In response to this dire situation, Australia’s peak Aboriginal and Torres Strait Islander and non-Indigenous health bodies, health professional bodies and human rights organisations came together in March 2006 to initiate the “Close the Gap” Campaign. The Campaign’s goal is to raise the health and life expectancy of Aboriginal and Torres Strait Islander peoples within a generation: to close the gap by 2030. It aims to do this through education, by raising awareness and by mobilising the public to advocate for policy change.

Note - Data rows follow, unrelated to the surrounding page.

===== config.mk =====
export PLATFORM = sky130hd
export DESIGN_NAME = row_word_sched
export DESIGN_NICKNAME = d
export VERILOG_FILES = /design/src/rtl/row_word_sched_pkg.sv /design/src/rtl/row_word_sched_word_mux.sv /design/src/rtl/row_word_sched.sv
export SDC_FILE = /design/constraint.sdc
export NUM_CORES = 1
export LEC_CHECK = 0
export ABC_AREA = 1
export BUFFER_PORTS_ARGS = -buffer_cell sky130_fd_sc_hd__buf_2
export CORE_MARGIN = 2
export CORE_UTILIZATION = 39
export DETAILED_ROUTE_END_ITERATION = 10
export GPL_TIMING_DRIVEN = 0
export PLACE_DENSITY = 0.65
export SYNTH_ARGS = -nofsm -noshare
export SYNTH_HDL_FRONTEND = slang
export SYNTH_SLANG_ARGS = --single-unit

===== constraint.sdc =====
create_clock -name i_clk -period 3 [get_ports i_clk]
set_input_delay 0.45 -clock i_clk [delete_from_list [all_inputs] [get_ports i_clk]]
set_output_delay 0.45 -clock i_clk [all_outputs]
set_load 0.02 [all_outputs]

===== src/rtl/row_word_sched_pkg.sv =====
// Shared constants and state type for the row-to-word scheduler.
// Defaults match the original 192b row split into 4 x 48b words.
package sched_pkg;
  localparam int DEF_WORD_W = 48;
  localparam int DEF_WORDS  = 4;
  localparam int DEF_ADDR_W = 8;

  typedef enum logic {
    IDLE = 1'b0,
    SEND = 1'b1
  } sched_state_t;
endpackage


===== src/rtl/row_word_sched_word_mux.sv =====
// Combinational pick of word k from a row, MSB-first or LSB-first.
module word_mux #(
  parameter int WORD_W = 48,
  parameter int WORDS  = 4,
  localparam int ROW_W = WORD_W * WORDS,
  localparam int CNT_W = $clog2(WORDS)
) (
  input  logic [ROW_W-1:0]  i_row,
  input  logic              i_lsb_first,
  input  logic [CNT_W-1:0]  i_idx,
  output logic [WORD_W-1:0] o_word
);
  logic [CNT_W-1:0] w_slot;

  // MSB-first word k lives in slot WORDS-1-k counted from the LSB end.
  assign w_slot = i_lsb_first ? i_idx : (CNT_W'(WORDS - 1) - i_idx);
  assign o_word = i_row[w_slot * WORD_W +: WORD_W];
endmodule


===== src/rtl/row_word_sched.sv =====
// Buffers one wide row and streams it out as WORDS narrow words, each tagged
// with a per-row address that advances when the last word of a row is taken.
module row_word_sched
  import sched_pkg::*;
#(
  parameter int WORD_W = DEF_WORD_W,
  parameter int WORDS  = DEF_WORDS,
  parameter int ADDR_W = DEF_ADDR_W,
  localparam int ROW_W = WORD_W * WORDS,
  localparam int CNT_W = $clog2(WORDS)
) (
  input  logic              i_clk,
  input  logic              i_rst_n,
  input  logic              i_start,
  input  logic [ADDR_W-1:0] i_base_addr,
  input  logic              i_lsb_first,
  input  logic              i_row_valid,
  output logic              o_row_ready,
  input  logic [ROW_W-1:0]  i_row_data,
  output logic              o_word_valid,
  input  logic              i_word_ready,
  output logic [WORD_W-1:0] o_word_data,
  output logic [CNT_W-1:0]  o_word_idx,
  output logic [ADDR_W-1:0] o_addr,
  output logic              o_last_word,
  output logic              o_row_done,
  output logic              o_addr_wrap
);
  localparam logic [CNT_W-1:0] LAST_IDX = CNT_W'(WORDS - 1);

  sched_state_t      r_state;
  logic              r_active;
  logic [ROW_W-1:0]  r_row;
  logic              r_lsb_first;
  logic [CNT_W-1:0]  r_idx;
  logic [WORD_W-1:0] r_word;
  logic [ADDR_W-1:0] r_addr;
  logic              r_row_done;
  logic              r_addr_wrap;

  logic              w_word_valid;
  logic              w_last;
  logic              w_word_hs;
  logic              w_row_ready;
  logic              w_row_acc;
  logic [CNT_W-1:0]  w_idx_next;
  logic [WORD_W-1:0] w_first_word;
  logic [WORD_W-1:0] w_next_word;

  assign w_word_valid = (r_state == SEND);
  assign w_last       = w_word_valid && (r_idx == LAST_IDX);
  assign w_word_hs    = w_word_valid && i_word_ready;
  // r_active keeps row_ready low while reset is held without a combinational reset path.
  assign w_row_ready  = r_active && !i_start &&
                        ((r_state == IDLE) || (w_last && i_word_ready));
  assign w_row_acc    = i_row_valid && w_row_ready;
  assign w_idx_next   = r_idx + CNT_W'(1);

  // Word 0 of the incoming row is registered on the accept edge.
  word_mux #(.WORD_W(WORD_W), .WORDS(WORDS)) u_first (
    .i_row       (i_row_data),
    .i_lsb_first (i_lsb_first),
    .i_idx       ({CNT_W{1'b0}}),
    .o_word      (w_first_word)
  );

  word_mux #(.WORD_W(WORD_W), .WORDS(WORDS)) u_next (
    .i_row       (r_row),
    .i_lsb_first (r_lsb_first),
    .i_idx       (w_idx_next),
    .o_word      (w_next_word)
  );

  always_ff @(posedge i_clk or negedge i_rst_n) begin
    if (!i_rst_n) begin
      r_state     <= IDLE;
      r_active    <= 1'b0;
      r_row       <= '0;
      r_lsb_first <= 1'b0;
      r_idx       <= '0;
      r_word      <= '0;
      r_addr      <= '0;
      r_row_done  <= 1'b0;
      r_addr_wrap <= 1'b0;
    end else begin
      r_active    <= 1'b1;
      r_row_done  <= 1'b0;
      r_addr_wrap <= 1'b0;
      if (i_start) begin
        r_state <= IDLE;
        r_addr  <= i_base_addr;
        r_idx   <= '0;
        r_row   <= '0;
        r_word  <= '0;
      end else begin
        if (w_word_hs && w_last) begin
          r_row_done  <= 1'b1;
          r_addr      <= r_addr + ADDR_W'(1);
          r_addr_wrap <= &r_addr;
        end
        // A row can only be taken in SEND on the last-word handshake, so loading wins.
        if (w_row_acc) begin
          r_row       <= i_row_data;
          r_lsb_first <= i_lsb_first;
          r_idx       <= '0;
          r_word      <= w_first_word;
          r_state     <= SEND;
        end else if (w_word_hs) begin
          if (w_last) begin
            r_state <= IDLE;
          end else begin
            r_idx  <= w_idx_next;
            r_word <= w_next_word;
          end
        end
      end
    end
  end

  assign o_row_ready  = w_row_ready;
  assign o_word_valid = w_word_valid;
  assign o_word_data  = r_word;
  assign o_word_idx   = r_idx;
  assign o_addr       = r_addr;
  assign o_last_word  = w_last;
  assign o_row_done   = r_row_done;
  assign o_addr_wrap  = r_addr_wrap;
endmodule

==> impl_metrics.toml, run 1 <==
[logic_synthesis]
synthCells = 1809
ys_seq_elements = 255
synth_top_flop_cell = "dfrtp_1"
seq_area_frac_synth_pct = 47.4
yosysWarnings = 0
yosysTopAreaCell = "dfrtp_1"
synth_top_area_share_pct = 47.4
synth_area_sq_um = 13500
postSynth.asyncResetShare_pct = 100
synth_area_per_cell_sq_um = 7.44
synth_cell_types = 27
synth_nets = 2017
ys_top_cells_by_area = "dfrtp_1, nand3_1, nand2_1"
synth_enable_flop_cells = 0

[drt]
drtIter0Drc = 1415
wl_um = 51100
wl_met2_um = 22700
vias_per_cell = 5.57
maxUsedRoutingLayer = "met5"
num_vias = 14400
drc_errors = 0
met3RoutedLength_um = 4480
dr.pass1.iters = 5
ant_nets = 0
wl_per_cell_um = 19.8
drt-met1-wl_um = 21700

[sta]
relSlewSlack_pct = 41.4
setup_viol = 0
hold_viol_final = 0
tightest_slew_ns = 0.879
period_needed_ns = 2.88
rsz0062_at_grt = "false"
fin_setup_tns_ns = 0
fin_skew_ns = 0.00576
drv_slew = 0
fmax_ghz = 0.347
fin_crit_sh_pct = 96.1

[critical_path]
critPathLaunchType = "register"
reg2reg_to = "r_row[173]$_DFFE_PN0P_"
critPathSlowestCell = "dfrtp_1"
cp_max_fo = 10
crit_path_max_incr_delay_ns = 0.47
cpMostUsedCell = "buf_2"
cp_cell_sequence = "ha_2 -> nand3_2 -> nand2_4 -> and2_1 -> buf_4 -> buf_2 -> buf_2"
path_class = "register to output port"
worst_r2r_startpoint = "o_word_idx[0]$_DFFE_PN0P_"
worst-path-buf-inv = 3
worstRegToRegCells = 7
worstPathArrival_ns = 2.43
critPathRequiredTime_ns = 2.55
critPathCaptureType = "output port"
path_delay_family = "buffers and inverters"
rrSetupSlack_ns = 0.65

[placed_design]
place_congestion = 0.892
hpwl_um = 37500
portBuffers = 266
post-place-cells = 2532

[global_route]
grt_pass1_vias = 13900
grt_pass1_wl_um = 79000
grt_max_degree = 115
overflow = 0
antenna_found_initial = 1
track_usage_pct = 28.2

[floorplan]
start_util_pct = 39.3
die_w_um = 190
num_io_pins = 269
design.die.area_sq_um = 36000
die_h_um = 190
placementRows = 68
core_sq_um = 34300

[pwr]
clkPwrFrac_pct = 38.3
leakagePower_uw = 0.00855
p_per_area_nw_per_um2 = 601
irDropWorstVdd_mv = 0.512
power.switching_uw = 3210
intPower_uw = 6680
seq_power_share_pct = 39.0
switching_share_pct = 32.4
combinationalPowerShare_pct = 22.7

[cts]
worstSkewPairLatency_ns = 0.55
cts.sinks = 255
clkSlewWorstSetupHoldPaths_ns = 0.06
cts_buffers = 29
cts_tree = "done"
clockRootBuffer = "clkbuf_16"
htreeDepth = 1
cts_setup_buffers = 0
max-clock-path-buffers = 3

[final_layout]
syn2layout_area_growth_pct = 22.2
fillers = 3505
layout-drive-gt1-share_pct = 19.1
final_cells = 2586
fin_nets = 2317
diodes = 0
post-route-util_pct = 48.0

[min_path]
worstHoldStart = "i_row_data[119]"
hold_class = "primary input to register"
holdPathEnd = "r_row[119]$_DFFE_PN0P_"
hold_depth = 3

[run]
max_cap_viol_count = 0

[status]
outcome = "finished clean"
[per-layer routing]
| layer | vias up | track usage [%] |
|---|---|---|
| met1 | 6827 | 39.4 |
| met5 | - | 0 |
| li1 | 6651 | - |
| met3 | 136 | 4.54 |
| met2 | 789 | 43.6 |
| met4 | 2 | 12.0 |
[state kept, by name, summed over array words and instances, names as in the netlist]
| register | cells |
|---|---|
| o_addr | 8 |
| o_addr_wrap | 1 |
| o_row_done | 1 |
| o_word_data | 48 |
| o_word_idx | 2 |
| o_word_valid | 1 |
| r_active | 1 |
| r_lsb_first | 1 |
| r_row | 192 |
[worst register-to-register path, cell delays in order, from the launching register on]
cell and delay (ns):
dfrtp_1 0.46, ha_2 0.27, nand3_2 0.14, nand2_4 0.13
nand3_2 0.14, buf_2 0.36, buf_1 0.54, o21ai_0 0.17
[final cells by class]
| class | instances | area (sq um) | share of cell area [%] |
|---|---|---|---|
| Sequential cell | 255 | 6380 | 38.8 |
| Multi-Input combinational cell | 1319 | 6030 | 36.6 |
| Buffer | 167 | 810 | 4.92 |
| Timing Repair Buffer | 269 | 1410 | 8.55 |
| Inverter | 68 | 255 | 1.55 |
| Clock buffer | 37 | 786 | 4.78 |
| Tap cell | 455 | 569 | 3.46 |
| Clock inverter | 16 | 213 | 1.29 |
[Yosys cell counts (7+ instances only)]
cell type and n:
nand2_1 372, nand3_1 575, clkbuf_1 76, o21ai_0 66
buf_4 26, o21ai_1 35, nand4_1 50, buf_2 56
buf_1 7, dfrtp_1 255, nor2_1 197, inv_1 66
[through the flow]
step                      total power, uW  hold WS, ns  worst slack (ns)  cell area (sq um)
after floorplan                      5220        0.154              1.09              13500
after global routing                10300        0.120            0.0576              16400
final                                9880        0.121             0.116              16400
after detailed placement             6130        0.394             0.414              15400
after global placement               6090        0.487             -3.33              15400
after CTS                            9900        0.101            0.0604              16400
[power by group through the flow]
stage | sequential (uW) | combinational (uW) | clock, uW
after floorplan | 4040 | 1180 | 0
after global placement | 3910 | 2180 | 0
after detailed placement | 3910 | 2220 | 0
after CTS | 3860 | 2220 | 3810
after global routing | 3880 | 2460 | 3960
final | 3860 | 2250 | 3780
[cells in the final DEF, fill, tap and decap left out, types with 2 or more instances in the layout]
master | synthesis | final
o21ai_0 | 66 | 66
dfrtp_1 | 255 | 255
o211ai_1 | 3 | 3
clkbuf_1 | 76 | 81
nor2_1 | 197 | 197
o21ai_1 | 35 | 35
a21oi_1 | 3 | 3
xor2_1 | 4 | 4
buf_2 | 56 | 321
clkbuf_8 | 0 | 3
clkbuf_16 | 0 | 29
clkinvlp_4 | 0 | 3
inv_2 | 2 | 2
buf_1 | 7 | 7
nand2_1 | 372 | 371
nand4_1 | 50 | 50
nor3_1 | 2 | 2
nand3_2 | 3 | 3
clkinv_2 | 0 | 8
buf_4 | 26 | 26
bufinv_16 | 0 | 5
buf_16 | 0 | 2
buf_6 | 2 | 2
nand3_1 | 575 | 575
inv_1 | 66 | 66
[repair_timing]
action	CTS	global route
gates resized for setup	1	2
hold endpoints to repair	48	0
hold buffers	1	0
setup endpoints to repair	1	1
[cell families (layout without fill, tap and decap cells)]
family | after synthesis | after routing | synth area share (%)
adders and majority gates | 2 | 2 | 0.186
xor gates and xnor gates | 4 | 4 | 0.260
AOI/OAI and AO/OA | 110 | 110 | 4.20
DFF | 255 | 255 | 47.4
buffers and inverters | 235 | 557 | 7.91
and+or+nand+nor | 1202 | 1202 | 40.0
other | 1 | 1 | 0.0279
[worst max-delay path by stage]
stage                              start                    endpoint  slack [ns]  cells after the start
2_1_floorplan  o_word_idx[0]$_DFFE_PN0P_                 o_row_ready        1.09                      6
3_3_place_gp                     i_rst_n  o_word_data[9]$_DFFE_PN0P_       -3.33                      1
3_5_place_dp   o_word_idx[0]$_DFFE_PN0P_      r_row[173]$_DFFE_PN0P_        0.41                      7
4_1_cts        o_word_idx[0]$_DFFE_PN0P_                 o_row_ready        0.06                      7
5_1_grt        o_word_idx[0]$_DFFE_PN0P_                 o_row_ready        0.06                      7
6_report       o_word_idx[0]$_DFFE_PN0P_                 o_row_ready        0.12                      7
(Power assumes the default switching activity.)
==> inputs of run 2 (changes only) <==
Settings changed: MAX_ROUTING_LAYER set to met4.
Clock period 3 ns to 3.4 ns, I/O delays scaled along.
==> impl_metrics.toml, run 2 (same netlist as run 1, synthesis figures left out) <==
[status]
outcome = "finished clean"

[floorplan]
placementRows = 68
core_sq_um = 34300
die_h_um = 190
design.die.area_sq_um = 36000
num_io_pins = 269
start_util_pct = 39.3
die_w_um = 190

[critical_path]
critPathRequiredTime_ns = 2.89
worstPathArrival_ns = 2.66
cp_cell_sequence = "ha_1 -> nand3_2 -> nand2_1 -> and2_1 -> buf_4 -> buf_2 -> buf_2"
cp_max_fo = 10
path_class = "register to output port"
cpMostUsedCell = "buf_2"
critPathSlowestCell = "dfrtp_1"
crit_path_max_incr_delay_ns = 0.45
critPathLaunchType = "register"
critPathCaptureType = "output port"

[drt]
drtIter0Drc = 1407
wl_per_cell_um = 19.7
ant_nets = 0
dr.pass1.iters = 6
vias_per_cell = 5.53
drc_errors = 0
wl_um = 50900
num_vias = 14300

[global_route]
track_usage_pct = 28.7
grt_max_degree = 120
overflow = 0
antenna_found_initial = 1
grt_pass1_vias = 13700
grt_pass1_wl_um = 77800

[cts]
clkSlewWorstSetupHoldPaths_ns = 0.06
cts_setup_buffers = 0
cts_resized = 0
cts.sinks = 255
cts_buffers = 29
clockRootBuffer = "clkbuf_16"
htreeDepth = 1
worstSkewPairLatency_ns = 0.55
cts_hold_buf = 1
cts_tree = "done"
max-clock-path-buffers = 3

[pwr]
p_per_area_nw_per_um2 = 534
irDropWorstVdd_mv = 0.425
p_total_uw = 8790
leakagePower_uw = 0.00858

[placed_design]
portBuffers = 266
post-place-cells = 2532
pre_cts_ws_ns = 0.818
hpwl_um = 37400
place_congestion = 0.903

[sta]
fmax_ghz = 0.315
hold_viol_final = 0
relSlewSlack_pct = 43.9
setup_viol = 0
drv_slew = 0
tightest_slew_ns = 0.842
fin_ws_ns = 0.225
fin_crit_sh_pct = 93.4
fin_skew_ns = 0.0117
rsz0062_at_grt = "false"
fin_setup_tns_ns = 0
period_needed_ns = 3.17

[final_layout]
final_common_cell = "nand3_1"
fillers = 3524
multi_input_area_sq_um = 6020
syn2layout_area_growth_pct = 22.4
largest_reg_flops = 192
final_cell_mix = "nand3_1, nand2_1, buf_2, dfrtp_1, nor2_1"
fin_nets = 2317
regMostFlops = "r_row"
regArea_sq_um = 6380
layout-drive-gt1-share_pct = 19.2
final_cells = 2586

[run]
max_cap_viol_count = 0

[min_path]
hold_class = "primary input to register"
-- run 2: changes by cell type in the layout (fill, tap and decap cells not counted) --
cell        previous run  this run
diode_2                0         1
nand2_4                1         0
clkinvlp_4             3         1
nand2_1              371       372
ha_2                   1         0
ha_1                   1         2
clkbuf_8               3         7
clkinv_4               0         1
clkbuf_1              81        77
-- run 2: final timing paths --
path / startpoint / slack [ns] / endpoint / depth (start not counted)
worst min register to register: o_word_data[2]$_DFFE_PN0P_ / 0.50 / o_word_data[2]$_DFFE_PN0P_ / 2
min in group asynchronous: i_rst_n / 0.48 / o_addr_wrap$_DFF_PN0_ / 2
max in group asynchronous: i_rst_n / 1.90 / r_row[113]$_DFFE_PN0P_ / 3
worst max register to register: o_word_idx[0]$_DFFE_PN0P_ / 0.74 / r_row[173]$_DFFE_PN0P_ / 7
worst max-delay path: o_word_idx[0]$_DFFE_PN0P_ / 0.23 / o_row_ready / 7
worst min-delay path: i_row_data[102] / 0.18 / r_row[102]$_DFFE_PN0P_ / 3
-- run 2: report_power, final --
| part | internal [uW] | switching [uW] |
|---|---|---|
| Sequential | 3270 | 138 |
| Combinational | 621 | 1360 |
| Clock | 2080 | 1330 |
-- run 2: metrics by stage --
step / instance area (sq um) / util, % / hold WS, ns
after floorplan: 13500 / - / 0.214
after global placement: 15400 / 44.8 / 0.487
after detailed placement: 15400 / 45.0 / 0.476
after CTS: 16500 / 48.0 / 0.165
after global routing: 16500 / 48.0 / 0.178
final: 16500 / 48.0 / 0.180
-- run 2: per-layer routing --
layer	up-vias	part of all wire, %	global-route usage, %
met3	112	7.9	3.67
li1	6652	-	-
met1	6822	43	38.9
met2	726	45	44.0
met4	0	3.8	10.8
met5	-	0	-
-- run 2: worst max-delay path, delay by kind of cell, from the launching register on --
kind / cells / cell delay, ns
adder cells (fa/ha/maj): 1 / 0.32
buffers and inverters: 3 / 0.64
flip-flops: 1 / 0.45
AND/OR/NAND/NOR: 3 / 0.70
-- run 2: final cells by class --
cell class	instances	area share, %
diodes	1	0.0152
clock buffers	37	5.01
plain buffers	167	4.91
inverters	68	1.55
multi-input cells	1319	36.5
flip-flops and latches	255	38.7
well taps	455	3.46
repair buffers	269	8.54
clock inverters	15	1.25
==> inputs of run 3 (changes only) <==
Settings changed: CTS_BUF_LIST set to sky130_fd_sc_hd__clkbuf_8, RECOVER_POWER set to 50.
==> impl_metrics.toml, run 3 (same netlist as run 1, synthesis figures left out) <==
[status]
outcome = "finished clean"

[global_route]
overflow = 0
track_usage_pct = 28.9
grt_max_degree = 120
antenna_found_initial = 0
grt_pass1_wl_um = 78300
grt_pass1_vias = 14000

[pwr]
p_total_uw = 8550
p_per_area_nw_per_um2 = 522
irDropWorstVdd_mv = 0.398
leakagePower_uw = 0.00852

[final_layout]
post-route-util_pct = 47.8
fin_nets = 2334
final_cell_mix = "nand3_1, nand2_1, buf_2, dfrtp_1, nor2_1"
final_common_cell = "nand3_1"
largest_reg_flops = 192
fillers = 3563
diodes = 0
layout-drive-gt1-share_pct = 18.6
regMostFlops = "r_row"
syn2layout_area_growth_pct = 21.7

[critical_path]
rrSetupSlack_ns = 0.67
critPathRequiredTime_ns = 2.89
path_class = "register to output port"
worst_r2r_startpoint = "o_word_idx[0]$_DFFE_PN0P_"
critPathSlowestCell = "dfrtp_1"
worst-path-buf-inv = 3
cp_cell_sequence = "ha_1 -> nand3_2 -> nand2_1 -> and2_1 -> buf_4 -> buf_2 -> buf_2"
crit_path_max_incr_delay_ns = 0.44
path_delay_family = "simple AND/OR/NAND/NOR gates"
worstPathArrival_ns = 2.73
worstRegToRegCells = 7
cp_max_fo = 10
worst-path-stages = 7
endpoint = "o_row_ready"
critPathLaunchType = "register"
critPathCaptureType = "output port"
reg2reg_to = "r_row[173]$_DFFE_PN0P_"
crit_start = "o_word_idx[0]$_DFFE_PN0P_"
cpMostUsedCell = "buf_2"

[placed_design]
hpwl_um = 37400
portBuffers = 266
place_congestion = 0.903

[floorplan]
start_util_pct = 39.3
die_h_um = 190
design.die.area_sq_um = 36000
placementRows = 68
num_io_pins = 269
core_sq_um = 34300
die_w_um = 190

[sta]
hold_viol_final = 0
setup_viol = 0
tightest_slew_ns = 1.47
period_needed_ns = 3.24
relSlewSlack_pct = 1.87
drv_slew = 0
fin_crit_sh_pct = 95.3
fin_setup_tns_ns = 0
rsz0062_at_grt = "false"
fin_skew_ns = 0.0392
fmax_ghz = 0.309

[drt]
dr.pass1.iters = 6
num_vias = 14400
wl_um = 51300
ant_nets = 0
wl_per_cell_um = 19.6
drc_errors = 0
drtIter0Drc = 1301
vias_per_cell = 5.51

[cts]
worstSkewPairLatency_ns = 0.61
cts_hold_buf = 1
clockRootBuffer = "clkbuf_8"
cts.sinks = 255
clkSlewWorstSetupHoldPaths_ns = 0.07
cts_setup_buffers = 0
max-clock-path-buffers = 3
cts_resized = 0
cts_buffers = 46
cts_tree = "done"
htreeDepth = 2

[run]
max_cap_viol_count = 0

[min_path]
hold_class = "primary input to register"
-- run 3: changes by cell type in the layout (fill, tap and decap cells not counted), moves of 2 or more --
cell       change
clkbuf_16     -29
clkbuf_1      +27
buf_2         -28
inv_1         +10
clkinv_2       -6
clkbuf_8      +61
bufinv_16      -4
buf_16         -2
-- run 3: how the worst min path moves through the flow --
stage / startpoint / depth (start not counted) / end
after floorplan: i_rst_n / 0 / o_addr[0]$_DFFE_PN0P_
after global placement: o_word_data[35]$_DFFE_PN0P_ / 2 / o_word_data[35]$_DFFE_PN0P_
after detailed placement: i_rst_n / 1 / o_addr_wrap$_DFF_PN0_
after CTS: i_base_addr[5] / 3 / o_addr[5]$_DFFE_PN0P_
after global routing: i_base_addr[5] / 3 / o_addr[5]$_DFFE_PN0P_
final: i_row_data[135] / 3 / r_row[135]$_DFFE_PN0P_
-- run 3: stage by stage --
step | setup slack [ns] | instance area, sq um | std cells | hold slack (ns)
3_5_place_dp | 0.818 | 15400 | 2532 | 0.476
3_3_place_gp | -2.99 | 15400 | 2530 | 0.487
5_1_grt | 0.0958 | 16400 | 2615 | 0.140
4_1_cts | 0.186 | 16500 | 2615 | 0.124
2_1_floorplan | 1.43 | 13500 | 1809 | 0.214
6_report | 0.159 | 16400 | 2615 | 0.127
-- run 3: area by class of cell --
type                    count  area (sq um)  area share [%]
flip-flops and latches    255          6380            39.0
multi-input cells        1319          6020            36.7
repair buffers            269          1330            8.10
clock buffers              68           936            5.71
plain buffers             167           808            4.94
well taps                 455           569            3.48
inverters                  68           255            1.56
clock inverters            14          85.1           0.520
-- run 3: worst register-to-register path, stage by stage (launching register included) --
cell     delay [ns]
dfrtp_1        0.44
ha_1           0.31
nand3_2        0.14
nand2_1        0.31
nand3_2        0.23
buf_2          0.36
buf_1          0.58
o21ai_0        0.19
-- run 3: report_power, final --
part / total (uW) / switching, uW / internal [uW]
clock: 3190 / 1360 / 1830
sequential: 3410 / 138 / 3270
combinational: 1960 / 1360 / 600
total: 8550 / 2860 / 5690
-- run 3: per-layer routing --
metal / vias to the layer above / global-route usage [%] / wire length (um)
met2: 723 / 44.4 / 23200
met1: 6842 / 38.2 / 21900
li1: 6698 / - / -
met4: 0 / 11.7 / 1940
met5: - / - / 0
met3: 133 / 4.94 / 4300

Last Wednesday, March 14th, in a speech marking the beginning of Senior’s Week, I made the following comments regarding the gap in life expectancy for Indigenous and non-Indigenous Australians:
“It is a well-known yet shameful fact that life expectancy is not uniform across populations within Australia. Aboriginal and Torres Strait Islander people experience a much shorter life expectancy than non-Indigenous Australians. It is recognised that a significant gap exists between Indigenous and non-Indigenous Australians – that gap is consistently identified as being between 10 and 17 years. The inexcusable reality is that our Indigenous Australians are missing out on a whole decade of life experiences—a decade of enjoying life, watching grandchildren and great-grandchildren grow up and passing on knowledge and wisdom to the rest of the community”
I commend the initiatives that have been implemented under the Close the Gap campaign and I encourage everyone to use tomorrow, Thursday 22nd March which is national Close the Gap day, to raise awareness of the need for genuine commitment from all levels of government to Aboriginal Australians.
One step the State Government should take is to lower the eligibility age for a Seniors Card for Aboriginal and Torres Strait Islander people to 45 years. With a lowering of the age for this disadvantaged group, they would become entitled to important concessions and benefits that would support an enhanced quality of life.